Below is a set of records. Repeat all of them exactly.
════════
**config.mk**
```make
export PLATFORM = sky130hd
export DESIGN_NAME = multicycle_alu
export DESIGN_NICKNAME = d
export VERILOG_FILES = /design/src/rtl/multicycle_alu.sv
export SDC_FILE = /design/constraint.sdc
export NUM_CORES = 1
export LEC_CHECK = 0
export ABC_AREA = 1
export ABC_CLOCK_PERIOD_IN_PS = 3500
export BUFFER_PORTS_ARGS = -buffer_cell sky130_fd_sc_hd__buf_4
export CORE_ASPECT_RATIO = 1.25
export CORE_MARGIN = 2
export CORE_UTILIZATION = 55
export DETAILED_ROUTE_END_ITERATION = 12
export GPL_TIMING_DRIVEN = 0
export PLACE_DENSITY_LB_ADDON = 0.25
export SLEW_MARGIN = 30
export SYNTH_ARGS = -nofsm -noshare
export SYNTH_HDL_FRONTEND = slang
export SYNTH_SLANG_ARGS = --single-unit
```
**constraint.sdc**
```tcl
create_clock -name clk -period 3.5 [get_ports clk]
set_input_delay 0.175 -clock clk [delete_from_list [all_inputs] [get_ports clk]]
set_output_delay 0.175 -clock clk [all_outputs]
set_load 0.01 [all_outputs]
```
════════
▶ SOLUTION TO THIS EXERCISE:
**config.mk**
```make
export PLATFORM = sky130hd
export DESIGN_NAME = multicycle_alu
export DESIGN_NICKNAME = d
export VERILOG_FILES = /design/src/rtl/multicycle_alu.sv
export SDC_FILE = /design/constraint.sdc
export NUM_CORES = 1
export LEC_CHECK = 0
export ABC_AREA = 1
export ABC_CLOCK_PERIOD_IN_PS = 3500
export BUFFER_PORTS_ARGS = -buffer_cell sky130_fd_sc_hd__buf_4
export CORE_ASPECT_RATIO = 1.25
export CORE_MARGIN = 2
export CORE_UTILIZATION = 55
export DETAILED_ROUTE_END_ITERATION = 12
export GPL_TIMING_DRIVEN = 0
export PLACE_DENSITY_LB_ADDON = 0.25
export SLEW_MARGIN = 30
export SYNTH_ARGS = -nofsm -noshare
export SYNTH_HDL_FRONTEND = slang
export SYNTH_SLANG_ARGS = --single-unit
```
**constraint.sdc**
```tcl
create_clock -name clk -period 3.5 [get_ports clk]
set_input_delay 0.175 -clock clk [delete_from_list [all_inputs] [get_ports clk]]
set_output_delay 0.175 -clock clk [all_outputs]
set_load 0.01 [all_outputs]
```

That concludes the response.